• **Aim of the exercise**
A stretch of the entries below is to be set down exactly, running from the line with "after synthesis: 60.9%" through the line with "0.00730 sq mm", both included, and no other line.

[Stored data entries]
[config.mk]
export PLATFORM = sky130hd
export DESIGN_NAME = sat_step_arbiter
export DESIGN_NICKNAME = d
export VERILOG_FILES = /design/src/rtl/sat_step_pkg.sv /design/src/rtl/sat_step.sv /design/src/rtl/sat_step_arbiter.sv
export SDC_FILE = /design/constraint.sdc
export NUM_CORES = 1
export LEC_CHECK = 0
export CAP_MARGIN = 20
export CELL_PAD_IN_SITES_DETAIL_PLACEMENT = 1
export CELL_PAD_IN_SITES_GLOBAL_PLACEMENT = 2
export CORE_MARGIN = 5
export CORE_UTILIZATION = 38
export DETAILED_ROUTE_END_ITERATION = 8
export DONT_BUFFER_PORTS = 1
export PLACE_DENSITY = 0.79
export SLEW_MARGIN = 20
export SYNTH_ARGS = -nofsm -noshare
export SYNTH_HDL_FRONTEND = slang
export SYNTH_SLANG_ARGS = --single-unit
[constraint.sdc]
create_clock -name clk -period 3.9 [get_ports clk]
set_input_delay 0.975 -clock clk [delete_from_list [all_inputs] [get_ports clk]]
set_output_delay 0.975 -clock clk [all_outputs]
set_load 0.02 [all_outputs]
---
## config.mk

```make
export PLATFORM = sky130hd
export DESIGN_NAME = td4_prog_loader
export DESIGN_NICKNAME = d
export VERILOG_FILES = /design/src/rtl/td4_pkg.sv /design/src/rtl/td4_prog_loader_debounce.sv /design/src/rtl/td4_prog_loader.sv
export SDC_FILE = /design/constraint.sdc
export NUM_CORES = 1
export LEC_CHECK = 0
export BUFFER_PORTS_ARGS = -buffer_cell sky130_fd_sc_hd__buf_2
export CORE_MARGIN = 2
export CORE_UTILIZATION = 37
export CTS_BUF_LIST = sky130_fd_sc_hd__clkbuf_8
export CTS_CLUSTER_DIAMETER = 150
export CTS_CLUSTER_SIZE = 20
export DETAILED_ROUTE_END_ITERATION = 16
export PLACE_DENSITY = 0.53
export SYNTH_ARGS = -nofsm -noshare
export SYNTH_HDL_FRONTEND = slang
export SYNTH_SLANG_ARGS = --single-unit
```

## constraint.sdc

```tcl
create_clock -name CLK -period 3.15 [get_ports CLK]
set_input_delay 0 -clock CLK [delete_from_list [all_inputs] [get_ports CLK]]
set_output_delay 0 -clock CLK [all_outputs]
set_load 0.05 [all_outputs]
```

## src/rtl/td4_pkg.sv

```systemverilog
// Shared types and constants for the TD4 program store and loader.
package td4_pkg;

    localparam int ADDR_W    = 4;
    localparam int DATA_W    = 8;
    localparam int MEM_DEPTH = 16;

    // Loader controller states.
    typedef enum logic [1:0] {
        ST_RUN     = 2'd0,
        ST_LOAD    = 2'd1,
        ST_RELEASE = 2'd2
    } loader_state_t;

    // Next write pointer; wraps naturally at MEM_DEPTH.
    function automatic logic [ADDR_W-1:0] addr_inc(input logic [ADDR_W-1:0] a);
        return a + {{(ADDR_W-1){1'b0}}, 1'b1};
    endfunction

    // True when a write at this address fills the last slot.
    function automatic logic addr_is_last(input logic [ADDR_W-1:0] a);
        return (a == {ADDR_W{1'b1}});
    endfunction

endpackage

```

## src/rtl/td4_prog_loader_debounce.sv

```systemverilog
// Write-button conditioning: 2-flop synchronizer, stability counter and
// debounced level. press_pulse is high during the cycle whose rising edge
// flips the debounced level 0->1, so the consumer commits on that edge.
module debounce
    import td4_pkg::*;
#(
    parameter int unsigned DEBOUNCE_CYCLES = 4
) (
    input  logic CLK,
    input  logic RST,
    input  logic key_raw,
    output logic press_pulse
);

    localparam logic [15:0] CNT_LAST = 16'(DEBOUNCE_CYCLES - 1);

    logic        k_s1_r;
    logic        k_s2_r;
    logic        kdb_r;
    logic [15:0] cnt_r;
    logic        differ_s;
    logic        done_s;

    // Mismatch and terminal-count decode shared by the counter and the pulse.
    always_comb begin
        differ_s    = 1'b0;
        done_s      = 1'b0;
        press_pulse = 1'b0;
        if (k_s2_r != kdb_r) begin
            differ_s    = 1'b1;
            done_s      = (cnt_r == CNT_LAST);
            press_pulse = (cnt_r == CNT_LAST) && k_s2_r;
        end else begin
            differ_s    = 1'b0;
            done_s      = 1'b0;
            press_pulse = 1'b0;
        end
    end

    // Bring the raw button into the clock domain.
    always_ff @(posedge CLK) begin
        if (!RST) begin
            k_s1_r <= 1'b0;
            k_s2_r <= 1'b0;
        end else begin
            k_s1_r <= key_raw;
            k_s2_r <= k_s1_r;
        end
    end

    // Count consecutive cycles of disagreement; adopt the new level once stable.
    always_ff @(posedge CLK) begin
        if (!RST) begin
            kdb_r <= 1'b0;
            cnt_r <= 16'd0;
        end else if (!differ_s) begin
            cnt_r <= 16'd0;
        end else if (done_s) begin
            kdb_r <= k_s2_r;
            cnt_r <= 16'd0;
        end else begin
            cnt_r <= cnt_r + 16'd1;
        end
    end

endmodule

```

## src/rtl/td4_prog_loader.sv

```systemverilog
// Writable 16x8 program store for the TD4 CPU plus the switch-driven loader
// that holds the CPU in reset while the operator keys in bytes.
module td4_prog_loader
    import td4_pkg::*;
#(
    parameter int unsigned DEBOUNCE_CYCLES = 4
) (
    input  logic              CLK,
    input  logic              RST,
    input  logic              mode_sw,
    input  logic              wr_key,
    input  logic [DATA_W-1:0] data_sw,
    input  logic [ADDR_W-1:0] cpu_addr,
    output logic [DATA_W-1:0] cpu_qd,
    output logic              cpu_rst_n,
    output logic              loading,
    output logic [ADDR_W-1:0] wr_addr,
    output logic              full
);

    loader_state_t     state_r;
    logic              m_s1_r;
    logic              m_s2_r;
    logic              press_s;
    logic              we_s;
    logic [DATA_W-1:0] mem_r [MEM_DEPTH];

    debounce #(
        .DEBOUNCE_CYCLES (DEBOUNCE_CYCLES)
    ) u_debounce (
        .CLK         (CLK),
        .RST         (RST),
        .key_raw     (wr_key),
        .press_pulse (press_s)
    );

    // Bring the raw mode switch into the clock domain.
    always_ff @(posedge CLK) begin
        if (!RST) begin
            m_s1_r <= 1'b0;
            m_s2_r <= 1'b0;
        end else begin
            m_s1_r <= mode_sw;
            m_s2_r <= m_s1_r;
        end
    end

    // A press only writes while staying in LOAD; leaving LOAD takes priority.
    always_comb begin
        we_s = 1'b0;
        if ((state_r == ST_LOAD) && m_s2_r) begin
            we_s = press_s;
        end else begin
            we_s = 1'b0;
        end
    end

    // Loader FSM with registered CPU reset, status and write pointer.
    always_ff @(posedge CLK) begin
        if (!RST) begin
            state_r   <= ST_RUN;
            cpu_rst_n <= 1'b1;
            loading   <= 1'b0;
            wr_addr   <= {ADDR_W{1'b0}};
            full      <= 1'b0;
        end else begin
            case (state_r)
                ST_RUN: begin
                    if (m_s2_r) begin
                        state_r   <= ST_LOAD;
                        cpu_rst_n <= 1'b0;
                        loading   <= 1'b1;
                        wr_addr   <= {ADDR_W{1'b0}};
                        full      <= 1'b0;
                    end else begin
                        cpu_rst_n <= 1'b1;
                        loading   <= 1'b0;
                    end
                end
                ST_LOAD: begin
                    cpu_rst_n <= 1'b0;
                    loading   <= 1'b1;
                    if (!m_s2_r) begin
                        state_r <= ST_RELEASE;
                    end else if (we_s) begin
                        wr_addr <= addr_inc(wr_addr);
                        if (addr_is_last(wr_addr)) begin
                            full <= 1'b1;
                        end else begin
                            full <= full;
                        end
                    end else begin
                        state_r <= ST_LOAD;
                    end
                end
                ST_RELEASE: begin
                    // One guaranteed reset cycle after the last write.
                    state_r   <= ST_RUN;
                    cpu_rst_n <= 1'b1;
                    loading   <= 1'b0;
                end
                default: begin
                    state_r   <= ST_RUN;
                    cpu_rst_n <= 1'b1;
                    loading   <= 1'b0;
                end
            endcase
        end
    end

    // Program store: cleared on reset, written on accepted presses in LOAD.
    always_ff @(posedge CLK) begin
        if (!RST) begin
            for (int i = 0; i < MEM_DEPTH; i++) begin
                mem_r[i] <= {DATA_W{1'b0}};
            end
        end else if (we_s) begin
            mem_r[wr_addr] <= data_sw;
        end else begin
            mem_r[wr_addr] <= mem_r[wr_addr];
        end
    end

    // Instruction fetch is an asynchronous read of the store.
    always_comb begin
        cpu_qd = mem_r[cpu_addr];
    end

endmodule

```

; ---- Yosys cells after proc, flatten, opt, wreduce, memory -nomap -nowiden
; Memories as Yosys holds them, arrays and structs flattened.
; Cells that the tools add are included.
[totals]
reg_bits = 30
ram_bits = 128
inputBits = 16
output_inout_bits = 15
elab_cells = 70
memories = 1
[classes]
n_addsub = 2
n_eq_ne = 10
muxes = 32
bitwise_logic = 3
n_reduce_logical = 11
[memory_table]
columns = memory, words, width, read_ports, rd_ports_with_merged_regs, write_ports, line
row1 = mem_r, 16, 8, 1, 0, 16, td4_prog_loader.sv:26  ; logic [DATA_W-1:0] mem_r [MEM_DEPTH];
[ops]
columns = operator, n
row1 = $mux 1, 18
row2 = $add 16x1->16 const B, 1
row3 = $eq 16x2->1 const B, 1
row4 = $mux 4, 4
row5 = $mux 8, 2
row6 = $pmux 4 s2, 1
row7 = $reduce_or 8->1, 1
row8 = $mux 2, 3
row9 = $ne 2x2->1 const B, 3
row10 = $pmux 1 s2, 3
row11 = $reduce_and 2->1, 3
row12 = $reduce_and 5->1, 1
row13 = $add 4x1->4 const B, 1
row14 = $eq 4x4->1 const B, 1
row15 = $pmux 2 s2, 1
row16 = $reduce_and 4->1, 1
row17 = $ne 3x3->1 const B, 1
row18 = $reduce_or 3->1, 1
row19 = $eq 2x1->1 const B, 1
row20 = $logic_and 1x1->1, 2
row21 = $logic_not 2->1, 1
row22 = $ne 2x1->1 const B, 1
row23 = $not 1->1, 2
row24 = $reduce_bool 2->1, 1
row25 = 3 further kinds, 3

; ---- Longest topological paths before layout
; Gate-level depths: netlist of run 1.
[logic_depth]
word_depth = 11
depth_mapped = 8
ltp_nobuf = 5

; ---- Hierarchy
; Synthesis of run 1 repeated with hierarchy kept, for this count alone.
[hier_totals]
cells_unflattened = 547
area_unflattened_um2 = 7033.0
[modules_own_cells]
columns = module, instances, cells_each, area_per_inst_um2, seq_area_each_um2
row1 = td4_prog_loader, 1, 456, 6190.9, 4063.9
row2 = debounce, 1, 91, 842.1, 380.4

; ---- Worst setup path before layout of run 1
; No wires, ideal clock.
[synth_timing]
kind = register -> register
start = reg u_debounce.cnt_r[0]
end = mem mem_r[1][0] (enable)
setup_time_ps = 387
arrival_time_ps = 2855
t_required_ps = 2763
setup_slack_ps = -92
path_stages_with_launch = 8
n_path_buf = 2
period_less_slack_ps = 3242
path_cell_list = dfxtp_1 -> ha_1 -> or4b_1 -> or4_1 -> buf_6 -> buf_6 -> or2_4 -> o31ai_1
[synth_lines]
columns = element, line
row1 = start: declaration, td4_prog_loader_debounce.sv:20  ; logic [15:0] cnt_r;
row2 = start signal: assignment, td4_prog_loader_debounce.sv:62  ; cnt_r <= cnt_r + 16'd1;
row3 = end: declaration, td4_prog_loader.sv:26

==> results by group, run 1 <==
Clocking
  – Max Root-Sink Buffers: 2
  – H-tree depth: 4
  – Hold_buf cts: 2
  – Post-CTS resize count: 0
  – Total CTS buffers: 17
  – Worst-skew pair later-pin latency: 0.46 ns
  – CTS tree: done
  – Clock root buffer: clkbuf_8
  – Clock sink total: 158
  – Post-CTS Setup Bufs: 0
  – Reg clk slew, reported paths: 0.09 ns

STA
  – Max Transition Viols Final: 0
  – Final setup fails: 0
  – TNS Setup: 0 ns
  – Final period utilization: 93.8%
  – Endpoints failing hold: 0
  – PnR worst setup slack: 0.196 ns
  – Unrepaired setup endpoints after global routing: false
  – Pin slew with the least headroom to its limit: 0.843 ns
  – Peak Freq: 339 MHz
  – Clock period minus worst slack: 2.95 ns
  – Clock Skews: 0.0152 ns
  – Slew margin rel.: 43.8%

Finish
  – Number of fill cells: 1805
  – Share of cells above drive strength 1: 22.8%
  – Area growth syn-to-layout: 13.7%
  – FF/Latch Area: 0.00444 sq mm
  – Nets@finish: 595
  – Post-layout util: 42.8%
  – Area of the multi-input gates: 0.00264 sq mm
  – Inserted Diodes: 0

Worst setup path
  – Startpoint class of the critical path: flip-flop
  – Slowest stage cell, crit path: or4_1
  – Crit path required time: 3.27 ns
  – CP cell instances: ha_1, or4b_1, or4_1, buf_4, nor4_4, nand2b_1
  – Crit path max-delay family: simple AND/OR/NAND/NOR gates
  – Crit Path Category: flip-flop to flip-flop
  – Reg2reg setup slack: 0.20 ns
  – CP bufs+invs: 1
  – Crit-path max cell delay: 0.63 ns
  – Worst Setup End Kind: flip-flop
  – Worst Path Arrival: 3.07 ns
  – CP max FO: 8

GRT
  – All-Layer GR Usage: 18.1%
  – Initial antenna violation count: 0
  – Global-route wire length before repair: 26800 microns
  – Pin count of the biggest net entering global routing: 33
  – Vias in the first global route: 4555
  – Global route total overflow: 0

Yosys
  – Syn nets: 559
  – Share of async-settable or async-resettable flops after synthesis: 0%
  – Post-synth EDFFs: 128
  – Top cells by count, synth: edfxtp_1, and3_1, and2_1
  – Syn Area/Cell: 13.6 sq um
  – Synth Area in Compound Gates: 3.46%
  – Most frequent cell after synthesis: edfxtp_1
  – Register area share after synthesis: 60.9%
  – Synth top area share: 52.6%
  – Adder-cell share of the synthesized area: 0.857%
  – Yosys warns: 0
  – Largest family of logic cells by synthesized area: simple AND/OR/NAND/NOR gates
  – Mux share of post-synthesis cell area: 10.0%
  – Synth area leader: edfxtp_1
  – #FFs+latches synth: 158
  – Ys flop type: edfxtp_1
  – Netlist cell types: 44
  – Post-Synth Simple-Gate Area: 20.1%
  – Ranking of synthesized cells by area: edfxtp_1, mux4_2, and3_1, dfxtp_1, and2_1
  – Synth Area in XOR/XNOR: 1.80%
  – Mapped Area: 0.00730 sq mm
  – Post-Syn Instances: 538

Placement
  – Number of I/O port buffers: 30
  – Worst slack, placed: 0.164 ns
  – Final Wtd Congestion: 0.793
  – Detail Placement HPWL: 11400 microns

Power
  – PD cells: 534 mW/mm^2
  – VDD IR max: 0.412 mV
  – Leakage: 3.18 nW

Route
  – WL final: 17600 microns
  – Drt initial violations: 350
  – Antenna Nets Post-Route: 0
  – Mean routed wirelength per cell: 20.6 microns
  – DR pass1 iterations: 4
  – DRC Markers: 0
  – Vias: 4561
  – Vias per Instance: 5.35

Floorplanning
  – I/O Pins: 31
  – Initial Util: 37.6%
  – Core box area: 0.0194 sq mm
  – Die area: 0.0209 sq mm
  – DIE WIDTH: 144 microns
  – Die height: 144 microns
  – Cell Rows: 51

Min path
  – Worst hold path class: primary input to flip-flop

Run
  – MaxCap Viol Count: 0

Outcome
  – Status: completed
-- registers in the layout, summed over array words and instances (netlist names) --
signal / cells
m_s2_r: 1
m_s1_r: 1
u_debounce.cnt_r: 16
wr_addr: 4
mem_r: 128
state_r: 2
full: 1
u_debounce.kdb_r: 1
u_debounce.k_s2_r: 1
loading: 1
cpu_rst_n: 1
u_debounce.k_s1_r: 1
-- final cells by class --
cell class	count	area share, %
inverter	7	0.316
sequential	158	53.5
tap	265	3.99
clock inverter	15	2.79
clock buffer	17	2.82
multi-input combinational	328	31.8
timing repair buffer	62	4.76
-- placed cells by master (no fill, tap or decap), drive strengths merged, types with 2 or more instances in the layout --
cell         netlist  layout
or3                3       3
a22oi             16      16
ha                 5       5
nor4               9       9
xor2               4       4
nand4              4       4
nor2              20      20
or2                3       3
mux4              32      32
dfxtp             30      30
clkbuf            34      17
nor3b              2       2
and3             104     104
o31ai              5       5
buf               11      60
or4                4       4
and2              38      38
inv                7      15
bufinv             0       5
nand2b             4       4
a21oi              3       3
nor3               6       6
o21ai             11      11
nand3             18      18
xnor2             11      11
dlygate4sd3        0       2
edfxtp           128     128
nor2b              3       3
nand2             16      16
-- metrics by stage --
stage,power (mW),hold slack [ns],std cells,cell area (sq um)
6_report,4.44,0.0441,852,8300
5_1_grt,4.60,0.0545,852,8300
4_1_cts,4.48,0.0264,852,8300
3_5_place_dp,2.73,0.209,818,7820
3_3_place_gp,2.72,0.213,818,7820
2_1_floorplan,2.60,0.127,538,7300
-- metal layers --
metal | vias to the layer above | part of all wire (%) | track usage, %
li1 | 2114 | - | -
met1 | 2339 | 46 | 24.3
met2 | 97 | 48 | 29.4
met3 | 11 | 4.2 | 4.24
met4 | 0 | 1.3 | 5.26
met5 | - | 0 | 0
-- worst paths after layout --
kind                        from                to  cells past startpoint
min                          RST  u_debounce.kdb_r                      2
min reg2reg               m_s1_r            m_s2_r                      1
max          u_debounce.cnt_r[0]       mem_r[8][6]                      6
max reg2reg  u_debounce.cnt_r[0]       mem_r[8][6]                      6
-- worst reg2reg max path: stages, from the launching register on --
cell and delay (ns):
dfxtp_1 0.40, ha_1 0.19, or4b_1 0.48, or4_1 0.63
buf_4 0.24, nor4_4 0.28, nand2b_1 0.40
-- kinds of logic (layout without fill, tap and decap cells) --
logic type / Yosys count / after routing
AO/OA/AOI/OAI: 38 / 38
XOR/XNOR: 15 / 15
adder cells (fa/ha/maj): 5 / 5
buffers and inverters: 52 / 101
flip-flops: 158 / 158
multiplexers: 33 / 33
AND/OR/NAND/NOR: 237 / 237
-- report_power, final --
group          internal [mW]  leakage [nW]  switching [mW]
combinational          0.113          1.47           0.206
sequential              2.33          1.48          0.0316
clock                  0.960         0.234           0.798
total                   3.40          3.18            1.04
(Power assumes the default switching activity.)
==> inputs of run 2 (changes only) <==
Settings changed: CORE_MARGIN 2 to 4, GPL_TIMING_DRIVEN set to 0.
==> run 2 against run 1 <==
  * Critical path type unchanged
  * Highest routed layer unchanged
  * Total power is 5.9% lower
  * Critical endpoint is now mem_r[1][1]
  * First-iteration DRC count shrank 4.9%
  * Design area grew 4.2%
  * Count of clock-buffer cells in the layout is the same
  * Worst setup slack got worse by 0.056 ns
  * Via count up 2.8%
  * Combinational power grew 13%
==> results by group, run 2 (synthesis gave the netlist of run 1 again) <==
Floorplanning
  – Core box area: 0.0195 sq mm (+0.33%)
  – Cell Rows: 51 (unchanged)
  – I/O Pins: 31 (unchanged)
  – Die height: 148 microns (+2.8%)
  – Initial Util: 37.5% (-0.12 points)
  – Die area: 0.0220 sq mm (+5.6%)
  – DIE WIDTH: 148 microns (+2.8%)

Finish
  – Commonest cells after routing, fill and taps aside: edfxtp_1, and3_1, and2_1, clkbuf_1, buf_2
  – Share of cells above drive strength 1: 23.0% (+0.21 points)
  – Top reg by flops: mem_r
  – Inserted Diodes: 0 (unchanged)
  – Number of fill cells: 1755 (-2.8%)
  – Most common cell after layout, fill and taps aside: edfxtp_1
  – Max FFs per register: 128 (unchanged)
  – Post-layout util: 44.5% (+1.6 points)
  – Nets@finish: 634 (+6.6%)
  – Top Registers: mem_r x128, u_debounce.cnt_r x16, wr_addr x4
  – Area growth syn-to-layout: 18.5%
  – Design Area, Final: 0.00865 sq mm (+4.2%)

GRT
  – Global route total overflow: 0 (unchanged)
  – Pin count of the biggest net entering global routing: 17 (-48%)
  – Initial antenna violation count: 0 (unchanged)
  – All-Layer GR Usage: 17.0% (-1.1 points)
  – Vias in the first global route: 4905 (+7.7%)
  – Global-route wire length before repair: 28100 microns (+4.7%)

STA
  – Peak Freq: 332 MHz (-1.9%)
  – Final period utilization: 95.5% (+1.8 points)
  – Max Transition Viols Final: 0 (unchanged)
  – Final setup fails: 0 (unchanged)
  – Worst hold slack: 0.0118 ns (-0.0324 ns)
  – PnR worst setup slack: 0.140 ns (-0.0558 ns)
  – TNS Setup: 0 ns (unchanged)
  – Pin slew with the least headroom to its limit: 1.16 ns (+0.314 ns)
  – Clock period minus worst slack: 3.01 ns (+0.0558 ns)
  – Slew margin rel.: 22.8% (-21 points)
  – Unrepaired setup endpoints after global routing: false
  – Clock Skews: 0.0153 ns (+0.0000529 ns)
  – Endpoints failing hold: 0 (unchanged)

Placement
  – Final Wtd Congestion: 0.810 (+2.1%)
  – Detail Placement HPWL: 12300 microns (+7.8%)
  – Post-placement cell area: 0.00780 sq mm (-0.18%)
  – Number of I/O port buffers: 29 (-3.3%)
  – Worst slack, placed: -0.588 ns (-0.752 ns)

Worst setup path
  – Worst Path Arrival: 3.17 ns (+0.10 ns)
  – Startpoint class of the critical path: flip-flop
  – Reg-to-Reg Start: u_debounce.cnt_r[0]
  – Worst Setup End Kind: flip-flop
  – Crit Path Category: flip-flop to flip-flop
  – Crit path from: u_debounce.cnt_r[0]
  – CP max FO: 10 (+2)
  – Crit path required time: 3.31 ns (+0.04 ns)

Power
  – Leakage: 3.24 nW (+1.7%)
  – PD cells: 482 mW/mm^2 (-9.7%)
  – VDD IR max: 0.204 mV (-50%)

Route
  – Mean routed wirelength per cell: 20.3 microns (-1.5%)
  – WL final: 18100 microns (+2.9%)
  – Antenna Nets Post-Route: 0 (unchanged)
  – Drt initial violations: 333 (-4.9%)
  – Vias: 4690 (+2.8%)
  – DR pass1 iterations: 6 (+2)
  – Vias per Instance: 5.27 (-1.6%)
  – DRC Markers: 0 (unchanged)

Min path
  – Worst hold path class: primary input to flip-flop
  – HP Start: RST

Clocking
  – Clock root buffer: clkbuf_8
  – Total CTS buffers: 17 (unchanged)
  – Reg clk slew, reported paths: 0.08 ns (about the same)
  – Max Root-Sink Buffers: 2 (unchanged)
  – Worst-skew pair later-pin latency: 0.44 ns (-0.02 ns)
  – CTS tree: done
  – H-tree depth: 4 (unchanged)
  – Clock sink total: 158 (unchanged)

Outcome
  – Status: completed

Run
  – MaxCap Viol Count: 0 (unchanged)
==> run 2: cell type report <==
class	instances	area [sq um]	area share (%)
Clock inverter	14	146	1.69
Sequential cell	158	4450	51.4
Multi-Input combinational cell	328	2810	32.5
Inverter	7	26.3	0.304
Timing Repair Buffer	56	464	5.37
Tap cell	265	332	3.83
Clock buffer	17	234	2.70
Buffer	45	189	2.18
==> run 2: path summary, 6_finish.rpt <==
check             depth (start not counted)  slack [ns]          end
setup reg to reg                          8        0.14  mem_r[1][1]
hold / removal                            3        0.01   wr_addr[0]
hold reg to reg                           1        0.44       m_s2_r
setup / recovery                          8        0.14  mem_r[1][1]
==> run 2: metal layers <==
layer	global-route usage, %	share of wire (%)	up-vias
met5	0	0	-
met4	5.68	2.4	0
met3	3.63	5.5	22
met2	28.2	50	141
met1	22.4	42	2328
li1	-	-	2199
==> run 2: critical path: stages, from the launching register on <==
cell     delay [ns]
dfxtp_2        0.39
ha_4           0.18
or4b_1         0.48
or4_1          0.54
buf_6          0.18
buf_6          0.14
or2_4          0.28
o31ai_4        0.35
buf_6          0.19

• **Solution to the exercise**
  – Register area share after synthesis: 60.9%
  – Synth top area share: 52.6%
  – Adder-cell share of the synthesized area: 0.857%
  – Yosys warns: 0
  – Largest family of logic cells by synthesized area: simple AND/OR/NAND/NOR gates
  – Mux share of post-synthesis cell area: 10.0%
  – Synth area leader: edfxtp_1
  – #FFs+latches synth: 158
  – Ys flop type: edfxtp_1
  – Netlist cell types: 44
  – Post-Synth Simple-Gate Area: 20.1%
  – Ranking of synthesized cells by area: edfxtp_1, mux4_2, and3_1, dfxtp_1, and2_1
  – Synth Area in XOR/XNOR: 1.80%
  – Mapped Area: 0.00730 sq mm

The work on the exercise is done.